I’m a day late with this one… and honestly, I’m not even mad about it.🤣
This week surprised me in the best way.
I had one of those conversations you don’t plan for—a call with a long-lost friend that somehow stretched into nearly three hours. And the beautiful part? It felt like no time had passed at all. We just slipped right back into ourselves with each other. (Thanks, Kenny!)
And then on Friday, my family spent the day with a family we haven’t been able to truly be with in a long time. We went to Planet Word, one of my favorite places (and truly, if you’re ever in DC, please go). What was supposed to be a quick hour turned into four hours of wandering, laughing, learning, and just… delight.
I found myself so full of gratitude. The kind that slows you down. The kind that makes you linger a little longer in the moment instead of rushing to the next task.
And so… a few things didn’t get done, including this.
But sitting with it now, I realize this week was the work. Because all three pieces in this roundup are circling the same quiet truth:
We don’t come to ourselves all at once.
We realize ourselves slowly—through moments, through stories, through looking back.
Sometimes it’s a conversation that reminds you who you’ve always been.
Sometimes it’s time spent with people who hold pieces of your life story.
Sometimes it’s simply being present long enough to notice what matters.
And this week gave me all of that.
So here we are—right on time, even if technically a day late.
On Recognizing Who We Are
This week’s roundup is on recognizing:
The quiet ways we change.
The stories that shape us before we understand them.
The moments we only recognize in hindsight.
The strange discomfort of growing into a life we have not yet fully claimed.
Some of these pieces look backward.
Some sit right in the middle of the moment.
Some reach toward who we are still becoming.
But all of them are asking the same question:
When did you start becoming who you are now… and did you even notice?
Laurence Karacsony | Three 20th-century short stories that will inspire you
Laurence reminds us that transformation is rarely loud.
In these stories, nothing dramatic has to happen for everything to change. A dinner. A memory. A moment that lingers longer than expected.

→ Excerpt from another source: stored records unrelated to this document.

$ cat config.mk
export PLATFORM = sky130hd
export DESIGN_NAME = compute_switch_ctrl
export DESIGN_NICKNAME = d
export VERILOG_FILES = /design/src/rtl/cpu_ctrl_pkg.sv /design/src/rtl/switch_debounce.sv /design/src/rtl/compute_switch_ctrl.sv
export SDC_FILE = /design/constraint.sdc
export NUM_CORES = 1
export LEC_CHECK = 0
export CAP_MARGIN = 20
export CORE_ASPECT_RATIO = 0.8
export CORE_UTILIZATION = 40
export DETAILED_ROUTE_END_ITERATION = 10
export PLACE_DENSITY_LB_ADDON = 0.3
export SETUP_SLACK_MARGIN = 0.05
export SYNTH_ARGS = -nofsm -noshare
export SYNTH_HDL_FRONTEND = slang
export SYNTH_SLANG_ARGS = --single-unit
export TNS_END_PERCENT = 50
$ cat constraint.sdc
create_clock -name CLOCK -period 2.35 [get_ports CLOCK]
set_input_delay 0.235 -clock CLOCK [delete_from_list [all_inputs] [get_ports CLOCK]]
set_output_delay 0.235 -clock CLOCK [all_outputs]
set_load 0.02 [all_outputs]
$ cat src/rtl/cpu_ctrl_pkg.sv
// Shared types and constants for the G-15 run/halt sequencer.
package cpu_ctrl_pkg;

  typedef enum logic [1:0] {
    HALT = 2'd0,
    RUN  = 2'd1,
    STEP = 2'd2
  } run_state_t;

  typedef enum logic [1:0] {
    NO_GO = 2'd0,
    GO    = 2'd1,
    BP    = 2'd2
  } sw_pos_t;

  localparam int unsigned DEBOUNCE_DEFAULT = 32'd4096;

  // Map the debounced contacts to a switch position. With no contact made,
  // the switch is between detents, so the previous position is kept. Any
  // contact combination that is not one-hot is treated as NO_GO.
  function automatic sw_pos_t decode_pos(input logic go, input logic no_go,
                                         input logic bp, input sw_pos_t prev);
    sw_pos_t pos;
    case ({go, no_go, bp})
      3'b100:  pos = GO;
      3'b010:  pos = NO_GO;
      3'b001:  pos = BP;
      3'b000:  pos = prev;
      default: pos = NO_GO;
    endcase
    return pos;
  endfunction

endpackage

$ cat src/rtl/switch_debounce.sv
// Two-flop synchronizer followed by a stability counter for one raw contact.
// level_o is the accepted level as it will be after the coming edge, so the
// parent can register decisions on it in the same cycle the level flips.
module switch_debounce #(
  parameter int unsigned DEBOUNCE_CYCLES = 32'd4096
) (
  input  logic clk_i,
  input  logic rst_ni,
  input  logic raw_i,
  output logic level_o
);

  localparam int unsigned CNT_W = $clog2(DEBOUNCE_CYCLES + 32'd1);

  logic             sync1_q;
  logic             sync2_q;
  logic             level_q;
  logic             level_d;
  logic [CNT_W-1:0] cnt_q;
  logic [CNT_W-1:0] cnt_d;

  // Count consecutive cycles the synchronized input disagrees with the
  // accepted level; any agreement (a glitch ending) restarts the count.
  always_comb begin
    level_d = level_q;
    cnt_d   = '0;
    if (sync2_q != level_q) begin
      if (cnt_q == CNT_W'(DEBOUNCE_CYCLES - 32'd1)) begin
        level_d = sync2_q;
        cnt_d   = '0;
      end else begin
        cnt_d = cnt_q + CNT_W'(1);
      end
    end else begin
      cnt_d = '0;
    end
  end

  // Synchronizer, counter and accepted level.
  always_ff @(posedge clk_i or negedge rst_ni) begin
    if (!rst_ni) begin
      sync1_q <= 1'b0;
      sync2_q <= 1'b0;
      level_q <= 1'b0;
      cnt_q   <= '0;
    end else begin
      sync1_q <= raw_i;
      sync2_q <= sync1_q;
      level_q <= level_d;
      cnt_q   <= cnt_d;
    end
  end

  assign level_o = level_d;

endmodule

$ cat src/rtl/compute_switch_ctrl.sv
// Run/halt sequencer: conditions the compute switch and STEP button and
// grants CPU_GO. Starts align to T0; halts land on a rising edge of RC.
module compute_switch_ctrl
  import cpu_ctrl_pkg::*;
#(
  parameter int unsigned DEBOUNCE_CYCLES = DEBOUNCE_DEFAULT
) (
  input  logic       CLOCK,
  input  logic       rst,
  input  logic       T0,
  input  logic       SW_GO,
  input  logic       SW_NO_GO,
  input  logic       SW_BP,
  input  logic       MP_STEP,
  input  logic       RC,
  input  logic       CMD_BP,
  input  logic       HALT_CMD,
  output logic       CPU_GO,
  output logic       HALTED,
  output logic       BP_HIT,
  output logic       STEP_ACTIVE,
  output logic [1:0] SW_POS
);

  logic       go_lvl, no_go_lvl, bp_lvl, step_lvl;
  run_state_t state_q, state_d;
  sw_pos_t    sw_pos_q, sw_pos_d;
  logic       start_pend_q, start_pend_d;
  logic       step_pend_q, step_pend_d;
  logic       halt_lat_q, halt_lat_d;
  logic       step_first_q, step_first_d;
  logic       bp_hit_q, bp_hit_d;
  logic       step_prev_q, rc_q;
  logic       cpu_go_q, halted_q, step_active_q;
  logic       start_evt, step_evt, rc_rise, halt_seen;

  switch_debounce #(.DEBOUNCE_CYCLES(DEBOUNCE_CYCLES)) u_deb_go (
    .clk_i(CLOCK), .rst_ni(rst), .raw_i(SW_GO), .level_o(go_lvl));
  switch_debounce #(.DEBOUNCE_CYCLES(DEBOUNCE_CYCLES)) u_deb_no_go (
    .clk_i(CLOCK), .rst_ni(rst), .raw_i(SW_NO_GO), .level_o(no_go_lvl));
  switch_debounce #(.DEBOUNCE_CYCLES(DEBOUNCE_CYCLES)) u_deb_bp (
    .clk_i(CLOCK), .rst_ni(rst), .raw_i(SW_BP), .level_o(bp_lvl));
  switch_debounce #(.DEBOUNCE_CYCLES(DEBOUNCE_CYCLES)) u_deb_step (
    .clk_i(CLOCK), .rst_ni(rst), .raw_i(MP_STEP), .level_o(step_lvl));

  // Event detection and next-state logic for the run/halt FSM.
  always_comb begin
    sw_pos_d   = decode_pos(go_lvl, no_go_lvl, bp_lvl, sw_pos_q);
    start_evt  = (sw_pos_d != sw_pos_q) && ((sw_pos_d == GO) || (sw_pos_d == BP));
    step_evt   = step_lvl && !step_prev_q && (state_q == HALT) && (sw_pos_q == NO_GO);
    rc_rise    = RC && !rc_q;
    halt_seen  = halt_lat_q || HALT_CMD;

    state_d      = state_q;
    bp_hit_d     = bp_hit_q;
    step_first_d = step_first_q;
    halt_lat_d   = rc_rise ? 1'b0 : halt_seen;
    // A start event outranks a simultaneous step request.
    start_pend_d = start_pend_q || start_evt;
    step_pend_d  = start_evt ? 1'b0 : (step_pend_q || step_evt);

    case (state_q)
      HALT: begin
        halt_lat_d = 1'b0;
        if (T0 && start_pend_q) begin
          state_d      = RUN;
          start_pend_d = 1'b0;
          step_pend_d  = 1'b0;
          bp_hit_d     = 1'b0;
        end else if (T0 && step_pend_q) begin
          state_d      = STEP;
          step_pend_d  = 1'b0;
          bp_hit_d     = 1'b0;
          step_first_d = 1'b0;
        end else begin
          state_d = HALT;
        end
      end
      RUN: begin
        // Starts arriving while running are discarded, so holding GO
        // after a halt cannot restart the CPU.
        start_pend_d = 1'b0;
        step_pend_d  = 1'b0;
        if (rc_rise) begin
          if (sw_pos_q == NO_GO) begin
            state_d = HALT;
          end else if (halt_seen) begin
            state_d = HALT;
          end else if ((sw_pos_q == BP) && CMD_BP) begin
            state_d  = HALT;
            bp_hit_d = 1'b1;
          end else begin
            state_d = RUN;
          end
        end else begin
          state_d = RUN;
        end
      end
      STEP: begin
        start_pend_d = 1'b0;
        step_pend_d  = 1'b0;
        // The first boundary is the one that began the step.
        if (rc_rise) begin
          if (step_first_q || halt_seen) begin
            state_d = HALT;
          end else begin
            step_first_d = 1'b1;
          end
        end else begin
          state_d = STEP;
        end
      end
      default: begin
        state_d = HALT;
      end
    endcase
  end

  // State, pending flags and registered outputs.
  always_ff @(posedge CLOCK or negedge rst) begin
    if (!rst) begin
      state_q       <= HALT;
      sw_pos_q      <= NO_GO;
      start_pend_q  <= 1'b0;
      step_pend_q   <= 1'b0;
      halt_lat_q    <= 1'b0;
      step_first_q  <= 1'b0;
      bp_hit_q      <= 1'b0;
      step_prev_q   <= 1'b0;
      rc_q          <= 1'b0;
      cpu_go_q      <= 1'b0;
      halted_q      <= 1'b1;
      step_active_q <= 1'b0;
    end else begin
      state_q       <= state_d;
      sw_pos_q      <= sw_pos_d;
      start_pend_q  <= start_pend_d;
      step_pend_q   <= step_pend_d;
      halt_lat_q    <= halt_lat_d;
      step_first_q  <= step_first_d;
      bp_hit_q      <= bp_hit_d;
      step_prev_q   <= step_lvl;
      rc_q          <= RC;
      cpu_go_q      <= (state_d != HALT);
      halted_q      <= (state_d == HALT);
      step_active_q <= (state_d == STEP);
    end
  end

  assign CPU_GO      = cpu_go_q;
  assign HALTED      = halted_q;
  assign BP_HIT      = bp_hit_q;
  assign STEP_ACTIVE = step_active_q;
  assign SW_POS      = sw_pos_q;

endmodule

Word level (Yosys, flattened, before mapping)
Index checks and enable logic that the tools add are counted.
Storage, ports and cells
  output and inout bits: 6
  register bits: 77
  bits of input ports: 10
  word-level logic and storage cells: 127
Operators by class
  reductions and logical operators: 25
  $add $sub $neg: 4
  equal/unequal tests: 26
  mux-type cells: 45
Operators by type and width (count)
  $mux W13: 8
  $add A13 B1 Y13 const B: 4
  $eq A13 B12 Y1 const B: 4
  $mux W1: 26
  $ne A2 B2 Y1 const B: 7
  $pmux W2 S3: 2
  $mux W2: 5
  $eq A2 B2 Y1 const B: 4
  $logic_and A1 B1 Y1: 8
  $pmux W1 S2: 4
  $logic_not A2 Y1: 3
  $reduce_and A6 Y1: 1
  $reduce_bool A2 Y1: 3
  $logic_or A1 B1 Y1: 5
  $reduce_and A5 Y1: 1
  $eq A2 B1 Y1 const B: 2
  $ne A1 B1 Y1: 4
  $eq A3 B1 Y1 const B: 1
  $eq A3 B3 Y1 const B: 1
  $logic_not A3 Y1: 1
  $ne A3 B1 Y1 const B: 1
  $logic_not A1 Y1: 2
  $ne A2 B1 Y1 const B: 1
  $ne A2 B2 Y1: 1
  $reduce_or A2 Y1: 1

Logic depth before layout (Yosys ltp)
  word-level depth: 12
  mapped depth: 6

By module
A second synthesis with hierarchy kept.
Unflattened totals
  cell total of the unflattened synthesis: 322
  area, all modules: 3627.2 um2
By module, submodules not included
  switch_debounce: times used 4, seq. area each 400.4 um2, area each 744.5 um2, cells an instance 65
  compute_switch_ctrl: times used 1, seq. area each 351.6 um2, area each 649.4 um2, cells an instance 62

Least setup slack after synthesis
OpenSTA, ideal clock, no wires.
  path kind: register to register
  start point: register u_deb_bp.cnt_q[0]
  end point: register start_pend_q
  setup slack: 0.401 ns
  stages on the path, launching flop included: 7
  buffers on the path: 0
  arrival: 1.830 ns
  period minus slack after synthesis: 1.949 ns
  path through: dfrtp_1 ha_1 nand4_2 nor4_4 mux2_4 mux2_4 o21ba_1
On the way
  word-level cells in the longest chain between the ends: 11
  elaborated cells between the ends (all ways): 15
  those cells by class: eq/ne: 6; mux: 5; reduce/logical: 4
RTL lines
  start: declaration: line switch_debounce.sv:19  | logic [CNT_W-1:0] cnt_q;
  start signal: assignment: line switch_debounce.sv:50  | cnt_q <= cnt_d;
  $eq A13 B12 Y1 *: line switch_debounce.sv:28  | if (cnt_q == CNT_W'(DEBOUNCE_CYCLES - 32'd1)) begin
  $mux W1 *: line switch_debounce.sv:28
  $mux W1 *: line switch_debounce.sv:27  | if (sync2_q != level_q) begin
  via bp_lvl: line compute_switch_ctrl.sv:25  | logic go_lvl, no_go_lvl, bp_lvl, step_lvl;
  $eq A3 B1 Y1, or another cell as far along: line cpu_ctrl_pkg.sv:24  | case ({go, no_go, bp})
  $pmux W2 S3 *: line cpu_ctrl_pkg.sv:24
  $eq A2 B1 Y1 or $eq A2 B2 Y1 (tied branches): line compute_switch_ctrl.sv:49  | start_evt = (sw_pos_d != sw_pos_q) && ((sw_pos_d == GO) || (sw_pos_d == BP));
  $logic_or A1 B1 Y1: line compute_switch_ctrl.sv:49
  $logic_and A1 B1 Y1 *: line compute_switch_ctrl.sv:49
  $logic_or A1 B1 Y1 *: line compute_switch_ctrl.sv:59  | start_pend_d = start_pend_q || start_evt;
  $mux W1: line compute_switch_ctrl.sv:65  | if (T0 && start_pend_q) begin
  $pmux W1 S2 *: line compute_switch_ctrl.sv:62  | case (state_q)
  via start_pend_d: line compute_switch_ctrl.sv:28  | logic start_pend_q, start_pend_d;
  end signal: assignment: line compute_switch_ctrl.sv:137  | start_pend_q <= start_pend_d;
  end: declaration: line compute_switch_ctrl.sv:28
Mark *: on every way through the listed nets, which the timed path passes. The rest lies on a longest branch.
A chain may end at the register's enable or synchronous reset.

Final worst setup path
  start point: register u_deb_go.cnt_q[0]
  end point: register start_pend_q
On the way
  word-level cells in the longest chain between the ends: 11
  elaborated cells between the ends (all ways): 15
  those cells by class: eq/ne: 6; mux: 5; reduce/logical: 4
RTL lines (line)
  start: declaration: switch_debounce.sv:19
  start signal: assignment: switch_debounce.sv:50
  $eq A13 B12 Y1 *: switch_debounce.sv:28
  $mux W1 *: switch_debounce.sv:28
  $mux W1 *: switch_debounce.sv:27
  $eq A3 B1 Y1, or another cell as far along: cpu_ctrl_pkg.sv:24
  $pmux W2 S3 *: cpu_ctrl_pkg.sv:24
  $eq A2 B1 Y1 or $eq A2 B2 Y1 (tied branches): compute_switch_ctrl.sv:49
  $logic_or A1 B1 Y1: compute_switch_ctrl.sv:49
  $logic_and A1 B1 Y1 *: compute_switch_ctrl.sv:49
  $logic_or A1 B1 Y1 *: compute_switch_ctrl.sv:59
  $mux W1: compute_switch_ctrl.sv:65
  $pmux W1 S2 *: compute_switch_ctrl.sv:62
  via start_pend_d: compute_switch_ctrl.sv:28
Marked as above.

What stays with me is this idea that our lives don’t always shift through big decisions, but through subtle drift. Through what we absorb without realizing it. Through what we carry forward.
“It’s not what happens. It’s how it lives inside us.”
It’s a quiet kind of becoming.
Kathie Chiu | The Best Kind of Birthday
Kathie’s piece feels like the other side of becoming, the looking back.
A birthday filled with messages becomes something deeper: a tapestry of connection, memory, and presence. And then, at the center of it, a quiet miracle—reconciliation.
“a quiet kind of miracle… the kind that doesn’t make a lot of noise but changes everything”
This piece reminds us that sometimes becoming isn’t about what’s next… it’s about recognizing what has already been formed, healed, and held together over time.
Keda Shea | Imposter Syndrome Is a Misdiagnosis
And then Keda meets us right in the middle of becoming—while it’s still uncomfortable.
Before it settles. Before it makes sense.
This piece reframes imposter syndrome not as insecurity, but as expansion. As the tension between who you’ve been and who you are stepping into.
“You are not an imposter… you are in unauthorized expansion”
It’s a powerful reminder that becoming often feels like disorientation before it feels like home.
Before You Go
Take a moment to sit with these writers.
They’re each circling something true.
And if something lingers with you…tell them.
Tell me.
Where are you in your becoming right now?










Love how you champion other writers’ work. It’s so uplifting and encouraging.💛
Thank you so much, Chantel! What an honour to be featured. I loved the other two pieces as well.